* TASK
In how many lines of the data does the word "delta" appear? Give the number by itself.

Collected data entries
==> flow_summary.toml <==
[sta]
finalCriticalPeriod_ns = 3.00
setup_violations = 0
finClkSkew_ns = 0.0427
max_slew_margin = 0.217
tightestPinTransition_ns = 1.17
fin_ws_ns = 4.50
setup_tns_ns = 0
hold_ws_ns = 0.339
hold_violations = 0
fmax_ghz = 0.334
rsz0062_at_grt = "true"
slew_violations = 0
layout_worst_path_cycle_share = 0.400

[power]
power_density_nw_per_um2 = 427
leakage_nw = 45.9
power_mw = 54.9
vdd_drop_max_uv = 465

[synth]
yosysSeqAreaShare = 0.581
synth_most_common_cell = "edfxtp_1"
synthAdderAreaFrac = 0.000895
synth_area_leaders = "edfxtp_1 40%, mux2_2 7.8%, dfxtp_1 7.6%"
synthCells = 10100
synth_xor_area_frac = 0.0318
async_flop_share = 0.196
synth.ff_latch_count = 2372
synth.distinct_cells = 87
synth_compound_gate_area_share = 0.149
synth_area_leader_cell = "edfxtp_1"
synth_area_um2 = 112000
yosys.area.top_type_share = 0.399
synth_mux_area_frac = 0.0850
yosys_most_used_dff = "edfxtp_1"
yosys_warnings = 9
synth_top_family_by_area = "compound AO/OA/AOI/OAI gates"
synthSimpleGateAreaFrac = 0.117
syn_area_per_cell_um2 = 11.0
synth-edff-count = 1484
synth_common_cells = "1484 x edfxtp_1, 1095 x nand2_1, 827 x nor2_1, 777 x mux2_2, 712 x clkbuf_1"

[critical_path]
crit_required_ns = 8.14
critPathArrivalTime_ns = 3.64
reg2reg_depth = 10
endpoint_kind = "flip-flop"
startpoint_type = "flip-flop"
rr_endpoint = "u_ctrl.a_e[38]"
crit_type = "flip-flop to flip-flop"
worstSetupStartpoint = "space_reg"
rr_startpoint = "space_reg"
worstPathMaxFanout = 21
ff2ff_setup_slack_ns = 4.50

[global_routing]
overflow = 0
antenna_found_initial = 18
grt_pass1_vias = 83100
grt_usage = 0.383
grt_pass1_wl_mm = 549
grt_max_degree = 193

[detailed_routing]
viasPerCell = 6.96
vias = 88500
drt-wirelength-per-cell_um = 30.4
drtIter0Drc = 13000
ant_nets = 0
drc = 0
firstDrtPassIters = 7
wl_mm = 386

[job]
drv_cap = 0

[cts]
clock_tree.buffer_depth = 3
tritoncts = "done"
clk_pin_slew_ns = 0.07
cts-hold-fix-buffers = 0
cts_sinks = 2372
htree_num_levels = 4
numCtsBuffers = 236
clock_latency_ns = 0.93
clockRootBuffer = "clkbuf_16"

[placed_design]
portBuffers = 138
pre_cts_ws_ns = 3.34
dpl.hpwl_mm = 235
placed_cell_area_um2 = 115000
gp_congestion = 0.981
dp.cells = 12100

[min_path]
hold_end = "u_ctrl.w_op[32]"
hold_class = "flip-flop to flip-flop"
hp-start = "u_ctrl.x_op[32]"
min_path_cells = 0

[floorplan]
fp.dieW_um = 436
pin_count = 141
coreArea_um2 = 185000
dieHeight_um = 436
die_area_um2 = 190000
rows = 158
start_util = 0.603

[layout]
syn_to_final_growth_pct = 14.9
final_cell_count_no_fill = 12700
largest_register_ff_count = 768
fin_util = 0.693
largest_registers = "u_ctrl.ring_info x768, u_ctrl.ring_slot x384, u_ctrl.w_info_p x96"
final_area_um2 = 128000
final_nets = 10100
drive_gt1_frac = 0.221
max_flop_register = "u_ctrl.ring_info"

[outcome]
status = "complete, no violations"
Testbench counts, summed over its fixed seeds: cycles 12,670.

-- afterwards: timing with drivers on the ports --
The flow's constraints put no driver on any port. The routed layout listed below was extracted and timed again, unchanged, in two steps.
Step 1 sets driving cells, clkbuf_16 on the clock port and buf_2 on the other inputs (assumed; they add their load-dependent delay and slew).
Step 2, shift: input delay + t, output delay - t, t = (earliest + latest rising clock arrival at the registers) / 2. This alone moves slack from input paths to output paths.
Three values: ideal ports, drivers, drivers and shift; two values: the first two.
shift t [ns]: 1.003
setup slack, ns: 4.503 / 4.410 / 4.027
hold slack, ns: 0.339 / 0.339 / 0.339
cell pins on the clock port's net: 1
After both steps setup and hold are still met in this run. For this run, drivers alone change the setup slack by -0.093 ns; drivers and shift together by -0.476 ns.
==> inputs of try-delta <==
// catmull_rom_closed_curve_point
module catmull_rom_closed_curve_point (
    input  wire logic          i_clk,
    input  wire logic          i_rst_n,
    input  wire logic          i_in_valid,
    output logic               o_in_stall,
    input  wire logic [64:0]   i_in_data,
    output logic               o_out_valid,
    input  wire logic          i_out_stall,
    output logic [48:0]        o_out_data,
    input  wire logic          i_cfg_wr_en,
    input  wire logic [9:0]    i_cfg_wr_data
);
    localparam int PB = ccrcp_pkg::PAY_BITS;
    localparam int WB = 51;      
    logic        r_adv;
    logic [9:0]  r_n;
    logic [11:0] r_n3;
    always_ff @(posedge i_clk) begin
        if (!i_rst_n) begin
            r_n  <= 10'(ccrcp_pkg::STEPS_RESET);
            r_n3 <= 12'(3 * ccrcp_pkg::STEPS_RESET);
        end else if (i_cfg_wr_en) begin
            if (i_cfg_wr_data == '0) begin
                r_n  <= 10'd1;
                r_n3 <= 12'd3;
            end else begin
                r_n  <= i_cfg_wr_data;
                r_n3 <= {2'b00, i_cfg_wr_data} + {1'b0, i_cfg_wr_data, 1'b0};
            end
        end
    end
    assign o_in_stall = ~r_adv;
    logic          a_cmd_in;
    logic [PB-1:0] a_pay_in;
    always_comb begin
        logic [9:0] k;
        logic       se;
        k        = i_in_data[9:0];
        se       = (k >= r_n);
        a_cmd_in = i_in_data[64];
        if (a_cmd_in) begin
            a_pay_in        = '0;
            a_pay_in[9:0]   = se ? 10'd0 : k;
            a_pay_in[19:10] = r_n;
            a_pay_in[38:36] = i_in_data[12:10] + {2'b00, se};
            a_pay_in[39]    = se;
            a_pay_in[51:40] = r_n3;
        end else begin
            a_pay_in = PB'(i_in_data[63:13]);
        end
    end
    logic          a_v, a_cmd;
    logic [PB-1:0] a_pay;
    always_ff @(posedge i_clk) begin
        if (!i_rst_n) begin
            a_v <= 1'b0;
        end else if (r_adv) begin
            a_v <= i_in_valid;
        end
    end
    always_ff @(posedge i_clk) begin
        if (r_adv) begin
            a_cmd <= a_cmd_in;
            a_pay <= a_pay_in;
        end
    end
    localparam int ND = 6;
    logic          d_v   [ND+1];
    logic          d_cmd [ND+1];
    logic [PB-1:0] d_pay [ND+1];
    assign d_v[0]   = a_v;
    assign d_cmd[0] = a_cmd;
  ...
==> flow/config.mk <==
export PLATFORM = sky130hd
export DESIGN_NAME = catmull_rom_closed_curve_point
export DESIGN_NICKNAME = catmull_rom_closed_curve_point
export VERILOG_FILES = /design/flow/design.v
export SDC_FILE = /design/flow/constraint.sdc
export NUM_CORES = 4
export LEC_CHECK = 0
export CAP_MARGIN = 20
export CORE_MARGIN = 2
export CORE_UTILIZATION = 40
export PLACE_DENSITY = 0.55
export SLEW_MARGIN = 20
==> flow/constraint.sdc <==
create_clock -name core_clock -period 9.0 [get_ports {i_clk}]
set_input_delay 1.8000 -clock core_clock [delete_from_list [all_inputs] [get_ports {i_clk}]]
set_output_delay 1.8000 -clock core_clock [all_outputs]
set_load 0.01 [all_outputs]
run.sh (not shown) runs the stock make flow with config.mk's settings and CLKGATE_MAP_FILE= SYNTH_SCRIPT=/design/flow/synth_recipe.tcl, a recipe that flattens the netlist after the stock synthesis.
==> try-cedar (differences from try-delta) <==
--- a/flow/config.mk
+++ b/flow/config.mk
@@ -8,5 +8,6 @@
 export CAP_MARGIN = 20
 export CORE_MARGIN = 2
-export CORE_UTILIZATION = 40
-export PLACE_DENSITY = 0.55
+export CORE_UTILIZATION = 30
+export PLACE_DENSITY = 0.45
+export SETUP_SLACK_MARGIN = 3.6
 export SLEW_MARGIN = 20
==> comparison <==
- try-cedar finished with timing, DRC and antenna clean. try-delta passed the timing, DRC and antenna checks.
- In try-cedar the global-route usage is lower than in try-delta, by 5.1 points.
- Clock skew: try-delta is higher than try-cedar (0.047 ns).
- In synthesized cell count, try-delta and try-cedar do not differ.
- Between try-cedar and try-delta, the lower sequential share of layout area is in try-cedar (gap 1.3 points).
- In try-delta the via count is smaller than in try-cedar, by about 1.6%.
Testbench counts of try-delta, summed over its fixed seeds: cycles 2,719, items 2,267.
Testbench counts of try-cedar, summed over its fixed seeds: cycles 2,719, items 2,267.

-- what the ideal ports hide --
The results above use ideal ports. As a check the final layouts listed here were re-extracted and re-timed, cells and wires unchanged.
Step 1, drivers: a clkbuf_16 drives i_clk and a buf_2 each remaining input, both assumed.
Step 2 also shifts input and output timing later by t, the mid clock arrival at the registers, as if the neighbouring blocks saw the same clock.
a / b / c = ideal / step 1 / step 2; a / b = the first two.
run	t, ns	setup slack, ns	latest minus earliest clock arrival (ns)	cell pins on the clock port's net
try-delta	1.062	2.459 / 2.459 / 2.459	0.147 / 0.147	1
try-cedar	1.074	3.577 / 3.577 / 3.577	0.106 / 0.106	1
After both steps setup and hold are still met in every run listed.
From an optimization exercise on the open Yosys and OpenROAD flow, aimed at small area, a short achievable clock period and few clock cycles per item; shortcuts taken in it are not production practice. Only simulation tests tie the RTL to the original design; equivalence was not proved.

==> flow/design.v <==
package raster_fixed_pkg;
    typedef logic signed [32-1:0] coord_t;
    typedef logic signed [32-1:0] area_t;
    typedef logic signed [2*32-1:0] prod_t;
    localparam coord_t SCREEN_MAX_X =
        coord_t'(640 * (1 << 16));
    localparam coord_t SCREEN_MAX_Y =
        coord_t'(360 * (1 << 16));
endpackage
package raster_setup_pkg;
    typedef enum logic [2:0] {
        IDLE,
        AREA,
        EDGE0,
        EDGE1,
        EDGE2,
        DONE
    } setup_state_t;
    localparam int AXIS_X = 0;
    localparam int AXIS_Y = 1;
endpackage
`timescale 1ns/1ps
module bbox_clamp (
    input  logic [31:0] i_v0_x,
    input  logic [31:0] i_v0_y,
    input  logic [31:0] i_v1_x,
    input  logic [31:0] i_v1_y,
    input  logic [31:0] i_v2_x,
    input  logic [31:0] i_v2_y,
    output logic [31:0] o_tl_x,
    output logic [31:0] o_tl_y,
    output logic [31:0] o_br_x,
    output logic [31:0] o_br_y,
    output logic        o_valid
);
    localparam logic signed [31:0] MAX_X = 32'sd640 <<< 16;
    localparam logic signed [31:0] MAX_Y = 32'sd360 <<< 16;
    function automatic logic [31:0] min3(input logic signed [31:0] a,
                                         input logic signed [31:0] b,
                                         input logic signed [31:0] c);
        logic signed [31:0] m;
        m = (a < b) ? a : b;
        min3 = (m < c) ? m : c;
    endfunction
    function automatic logic [31:0] max3(input logic signed [31:0] a,
                                         input logic signed [31:0] b,
                                         input logic signed [31:0] c);
        logic signed [31:0] m;
        m = (a > b) ? a : b;
        max3 = (m > c) ? m : c;
    endfunction
    function automatic logic [31:0] clamp(input logic signed [31:0] v,
                                          input logic signed [31:0] hi);
        if (v < 0)       clamp = '0;
        else if (v > hi) clamp = hi;
        else             clamp = v;
    endfunction
    logic signed [31:0] s_tl_x, s_tl_y, s_br_x, s_br_y;
    always_comb begin
        o_tl_x  = clamp(min3(i_v0_x, i_v1_x, i_v2_x), MAX_X);
        o_tl_y  = clamp(min3(i_v0_y, i_v1_y, i_v2_y), MAX_Y);
        o_br_x  = clamp(max3(i_v0_x, i_v1_x, i_v2_x), MAX_X);
        o_br_y  = clamp(max3(i_v0_y, i_v1_y, i_v2_y), MAX_Y);
        s_tl_x  = o_tl_x;
        s_tl_y  = o_tl_y;
        s_br_x  = o_br_x;
        s_br_y  = o_br_y;
        o_valid = (s_tl_x < s_br_x) && (s_tl_y < s_br_y);
    end
endmodule
module edge_function_unit (
    input  logic [31:0] i_a_x,
    input  logic [31:0] i_a_y,
    input  logic [31:0] i_b_x,
    input  logic [31:0] i_b_y,
    input  logic [31:0] i_p_x,
    input  logic [31:0] i_p_y,
    output logic [59:0] o_value
);
    localparam logic [59:0] K = 60'h555555608000000;
    logic [31:0] edx, edy, pdx, pdy;
    assign edx = i_b_x - i_a_x;
    assign edy = i_b_y - i_a_y;
    assign pdx = i_p_x - i_a_x;
    assign pdy = i_p_y - i_a_y;
    logic [59:0] rows [32];
    logic [59:0] negs [2];
    genvar k, i;
    generate
        for (k = 0; k < 2; k++) begin : g_prod
            logic [31:0] x, y;
            assign x = (k == 0) ? pdx : pdy;
            assign y = (k == 0) ? edy : edx;
            for (i = 0; i < 16; i++) begin : g_row
                logic y0, y1, ym, one, two, neg;
                logic [32:0] mag, pp;
                assign ym  = (i == 0) ? 1'b0 : y[2*i-1];
                assign y0  = y[2*i];
                assign y1  = y[2*i+1];
                assign one = y0 ^ ym;
                assign two = (y1 & ~y0 & ~ym) | (~y1 & y0 & ym);
                assign neg = y1 ^ (k == 1);
                assign mag = one ? {x[31], x} : (two ? {x, 1'b0} : 33'd0);
                assign pp  = mag ^ {33{neg}};
                assign rows[16*k+i] = 60'({~pp[32], pp[31:0]}) << (2*i);
                assign negs[k][2*i]   = neg;
                assign negs[k][2*i+1] = 1'b0;
            end
            assign negs[k][59:32] = '0;
        end
    endgenerate
    always_comb begin
        o_value = K + negs[0] + negs[1];
        for (int j = 0; j < 32; j++) o_value = o_value + rows[j];
    end
endmodule
`timescale 1ns/1ps
module edge_step (
    input  logic [31:0] i_a,
    input  logic [31:0] i_b,
    output logic [31:0] o_step
);
    logic [31:0] t;
    assign t      = i_b + ~i_a + 32'd2049;   
    assign o_step = {{12{t[31]}}, t[31:12]};
endmodule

* RESPONSE AREA
10